The pilgrim in Cups is Bale’s character, Rick, who starkly lays out a realization in the first of many internal monologues given voice in Knight of Cups. “All these years, living the life of someone I didn’t even know.”

The film pulls back to show the aurora borealis from space—a God’s-eye image of transcendence—and then zooms in on children playing in a back yard—an image of God’s immanence. Rick is reminded of a story about a king from the east who sent his son to find a pearl, but who drank from a cup that made him forget what he was seeking in the first place. The prince fell into a deep sleep. While the son forgot his purpose, the king continued to send messages east. The prince, alas, slept on.

Malick sets this story against images of Rick’s own “sleep”—parties and scenes of debauchery—as we hear more of the story. Knight of Cups is a two-hour meditation on Rick’s lost state, his awakening to what he’s lacking (there’s an earthquake early in the film that shows Rick being awakened from sleep), and his halting efforts to recover a greater purpose in his life.

We see Rick’s father (Brian Dennehy), who realizes Rick “can’t figure [himself] out, can’t put the pieces together,” and Rick’s troubled brother (Wes Bentley). Both men have been deeply affected by the earlier death of a third brother—possibly a suicide.

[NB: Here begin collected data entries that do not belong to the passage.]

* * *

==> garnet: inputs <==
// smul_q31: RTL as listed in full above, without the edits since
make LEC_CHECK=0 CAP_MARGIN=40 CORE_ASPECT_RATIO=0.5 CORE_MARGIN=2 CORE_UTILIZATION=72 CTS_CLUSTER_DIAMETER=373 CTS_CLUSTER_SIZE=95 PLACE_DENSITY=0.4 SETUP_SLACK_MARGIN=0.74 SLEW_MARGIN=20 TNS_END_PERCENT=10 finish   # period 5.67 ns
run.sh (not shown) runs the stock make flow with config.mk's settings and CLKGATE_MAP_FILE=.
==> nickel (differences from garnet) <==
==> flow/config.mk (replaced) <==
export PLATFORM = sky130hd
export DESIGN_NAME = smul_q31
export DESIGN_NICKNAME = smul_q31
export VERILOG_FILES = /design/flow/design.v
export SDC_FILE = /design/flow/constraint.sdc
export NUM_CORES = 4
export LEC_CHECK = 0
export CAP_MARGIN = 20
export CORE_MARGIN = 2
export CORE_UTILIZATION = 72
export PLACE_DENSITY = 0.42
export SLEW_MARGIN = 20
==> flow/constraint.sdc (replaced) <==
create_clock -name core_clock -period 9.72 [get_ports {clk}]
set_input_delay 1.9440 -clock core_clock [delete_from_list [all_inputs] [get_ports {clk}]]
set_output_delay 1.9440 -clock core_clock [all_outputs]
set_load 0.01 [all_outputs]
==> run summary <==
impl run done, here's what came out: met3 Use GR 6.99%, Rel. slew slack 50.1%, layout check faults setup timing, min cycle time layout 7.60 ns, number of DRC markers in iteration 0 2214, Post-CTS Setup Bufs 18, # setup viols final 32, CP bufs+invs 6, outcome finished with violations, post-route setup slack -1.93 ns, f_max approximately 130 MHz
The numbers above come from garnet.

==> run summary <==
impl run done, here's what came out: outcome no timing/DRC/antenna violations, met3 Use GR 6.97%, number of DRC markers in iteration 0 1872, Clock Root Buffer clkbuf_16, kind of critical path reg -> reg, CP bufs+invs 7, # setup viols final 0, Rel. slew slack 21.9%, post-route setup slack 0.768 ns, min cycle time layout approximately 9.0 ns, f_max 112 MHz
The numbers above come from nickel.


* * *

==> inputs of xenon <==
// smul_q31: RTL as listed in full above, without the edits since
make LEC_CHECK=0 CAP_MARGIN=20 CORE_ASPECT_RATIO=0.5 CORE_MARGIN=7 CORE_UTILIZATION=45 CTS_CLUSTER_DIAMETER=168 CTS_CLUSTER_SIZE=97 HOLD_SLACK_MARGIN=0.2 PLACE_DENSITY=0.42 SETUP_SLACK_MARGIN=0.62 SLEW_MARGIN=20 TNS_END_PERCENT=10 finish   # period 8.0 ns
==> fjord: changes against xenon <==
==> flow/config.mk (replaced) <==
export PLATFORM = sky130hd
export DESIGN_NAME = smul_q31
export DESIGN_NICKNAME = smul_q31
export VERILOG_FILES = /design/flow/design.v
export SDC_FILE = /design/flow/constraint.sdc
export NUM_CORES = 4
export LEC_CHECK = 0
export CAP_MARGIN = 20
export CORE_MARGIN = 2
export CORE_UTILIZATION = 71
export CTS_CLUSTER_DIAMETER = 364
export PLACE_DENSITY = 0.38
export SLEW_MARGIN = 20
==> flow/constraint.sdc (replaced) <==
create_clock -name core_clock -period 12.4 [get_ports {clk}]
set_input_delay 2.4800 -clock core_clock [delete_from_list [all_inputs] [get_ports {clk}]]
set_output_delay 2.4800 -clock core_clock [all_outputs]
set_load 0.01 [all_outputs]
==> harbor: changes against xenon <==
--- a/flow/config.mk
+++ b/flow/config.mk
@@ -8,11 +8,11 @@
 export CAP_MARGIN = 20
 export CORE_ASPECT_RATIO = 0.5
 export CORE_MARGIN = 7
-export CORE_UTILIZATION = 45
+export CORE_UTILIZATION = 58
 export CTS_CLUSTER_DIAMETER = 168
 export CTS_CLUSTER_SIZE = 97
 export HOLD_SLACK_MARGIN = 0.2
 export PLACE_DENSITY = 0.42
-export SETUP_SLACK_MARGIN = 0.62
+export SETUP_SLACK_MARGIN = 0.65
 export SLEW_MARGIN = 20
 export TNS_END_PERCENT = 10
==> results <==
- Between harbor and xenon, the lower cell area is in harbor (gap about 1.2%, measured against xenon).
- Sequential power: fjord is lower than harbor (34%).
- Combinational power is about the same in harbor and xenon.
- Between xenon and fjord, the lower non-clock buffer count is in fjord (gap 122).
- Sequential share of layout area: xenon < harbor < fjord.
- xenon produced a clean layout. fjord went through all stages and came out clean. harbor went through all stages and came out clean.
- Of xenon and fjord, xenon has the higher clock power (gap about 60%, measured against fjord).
==> inputs of build 37 <==
==> flow/design.v (excerpt) <==
module Top_1553B_APB
(
  APB_CLK,
  APB_RESETn,
  APB_RDATA,
  APB_READY,
  APB_SLVERR,
  APB_STRB,
  APB_PROT, 
  APB_ADDR,
  APB_ENABLE,
  APB_WRITE,
  APB_WDATA,
  APB_SEL,
  rx0_1553,
  tx0_1553,
  tx0_en,
  rx1_1553,
  tx1_1553,
  tx1_en
);
Settings: LEC_CHECK=0, CAP_MARGIN=40, CORE_MARGIN=2, CORE_UTILIZATION=72, CTS_CLUSTER_SIZE=17, HOLD_SLACK_MARGIN=0.29, SLEW_MARGIN=20; clock period 2.34 ns.
run.sh (not shown) runs the stock make flow with config.mk's settings and CLKGATE_MAP_FILE=.
==> build 65: changes against build 37 <==
Settings changed: CAP_MARGIN 40 to 20, CORE_UTILIZATION 72 to 40, CTS_CLUSTER_SIZE 17 to default, HOLD_SLACK_MARGIN 0.29 to default.
==> flow/constraint.sdc (replaced) <==
create_clock -name core_clock -period 4.19 [get_ports {APB_CLK}]
set_input_delay 0.8380 -clock core_clock [delete_from_list [all_inputs] [get_ports {APB_CLK}]]
set_output_delay 0.8380 -clock core_clock [all_outputs]
set_load 0.01 [all_outputs]
==> build 64: changes against build 37 <==
Settings changed: CAP_MARGIN 40 to 20, CORE_ASPECT_RATIO from default to 1.74, CORE_MARGIN 2 to 5, CORE_UTILIZATION 72 to 40, CTS_CLUSTER_SIZE 17 to default, HOLD_SLACK_MARGIN 0.29 to 0.28, PLACE_DENSITY_LB_ADDON from default to 0.19, TNS_END_PERCENT from default to 65.
==> flow/constraint.sdc (replaced) <==
create_clock -name core_clock -period 10.0 [get_ports {APB_CLK}]
set_input_delay 2.0000 -clock core_clock [delete_from_list [all_inputs] [get_ports {APB_CLK}]]
set_output_delay 2.0000 -clock core_clock [all_outputs]
set_load 0.01 [all_outputs]
==> trial 50: changes against build 37 <==
Settings changed: ABC_AREA from default to 0, CAP_MARGIN 40 to 20, CELL_PAD_IN_SITES_DETAIL_PLACEMENT from default to 0, CTS_CLUSTER_SIZE 17 to 37, GPL_ROUTABILITY_DRIVEN from default to 0, GPL_TIMING_DRIVEN from default to 1, HOLD_SLACK_MARGIN 0.29 to default, MAX_ROUTING_LAYER from default to met5, MIN_ROUTING_LAYER from default to met1, PLACE_DENSITY from default to 0.65, SETUP_SLACK_MARGIN from default to -0.02.
==> flow/constraint.sdc (replaced) <==
create_clock -name core_clock -period 1.72 [get_ports {APB_CLK}]
set_input_delay 0.3440 -clock core_clock [delete_from_list [all_inputs] [get_ports {APB_CLK}]]
set_output_delay 0.3440 -clock core_clock [all_outputs]
set_load 0.01 [all_outputs]
==> results.toml <==
# implementation run metrics
[run_status]
outcome = "finished clean"

[finish]
dominant-cell-class = "flip-flops and latches"
area_share_nonclk_buffers = 0.0180
layout.area.comb_um2 = 17300

[power_and_ir_drop]
p_seq_frac = 0.555
power.largest_group = "registers"

[route]
detail_route.wirelength.met1_mm = 54.4
met2_wirelength_mm = 89.3

[setup_path]
worst-setup-path-type = "flop to flop"
(the above is from build 64)
==> results.toml <==
# implementation run metrics
[run_status]
outcome = "finished clean"

[synth]
yosysChipArea_um2 = 65900

[finish]
dominant-cell-class = "flip-flops and latches"
layout.area.comb_um2 = 17300

[setup_path]
worst-setup-path-type = "flop to flop"

[route]
met2_wirelength_mm = 71.9

[power_and_ir_drop]
p_seq_frac = 0.537
power.largest_group = "registers"

[global_route]
grt_max_degree = 103
(the above is from build 65)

Though the film includes strong Christian influences, it also is influenced by other traditions. Malick divides the film into several sections, each given the title of a tarot card: the moon, the hanged man, the hermit, etc. What this says about Malick’s view of the occult is difficult to pinpoint, but the tarot cards Rick consults are neither approved nor disapproved. They can be seen as the seeker’s grasping attempts to find meaning in a world that hasn’t clarified its purpose for him.

Additional theological musings, like one character’s stated belief in the long-ago perfection of souls and the power of human beauty to evoke latent memories of such are also far from orthodox. But Malick is not giving viewers a sermon. Instead, he’s pointing the way toward something more meaningful than a life of wealth, glitz and sex, without endorsing every utterance and image along the way.

But oh, those images! Lubezki’s work is among the best of his accomplished career. Because the film is set mostly in Los Angeles among actors and creative types, the people themselves tend to be beautiful. That goes for Rick’s several lovers in Knight of Cups, including Natalie Portman, Imogen Poots and Teresa Palmer, who plays a stripper.

The film doesn’t shy away from Rick’s dalliances with these and other women. We see him in bed with two women, and at a strip club. Nudity abounds, but always in the context of Rick’s knowledge that worldly pleasures haven’t, and won’t, satisfy him. One scene of Rick chasing two women through his hotel room is preceded by his father’s disdainful summation of Rick’s character: “Womanizer!” Antonio Banderas shows up at a party, telling Rick that women are “flavors” and that “sometimes you get tired of them.” He counsels Rick that there are no such thing as principles, only circumstances, so “treat this world as it deserves.” If not held up for outright mockery, these views are clearly not approved by the film or the filmmaker.

Knight of Cups takes on more explicit spiritual overtones as Rick’s dad explains to him that age doesn’t always bring the wisdom one hopes to acquire over time. “You think when you reach a certain age things will start making sense, but then you find that you’re just as lost as before. I suppose that’s what damnation is.” But the father prays in hope, quoting Psalm 51: “Have mercy on me according to your unfailing love. According to your great compassion, blot out my transgressions.”

Rick recognizes that he’s “spent 30 years not living life, but ruining it for myself, for others.” He remembers more of his father’s words. He consults a priest. He wonders, “How do I begin?” He pleads, “Father, give me courage, strength.”

The film’s most encouraging word is its last: “Begin.”

The question posed in the title of this review implies an answer—“yes.” Knight of Cups is the first film experience of 2016 that I’ve treasured. It’s a reverie rooted in biblical longing for meaning and purpose that can be found only in God.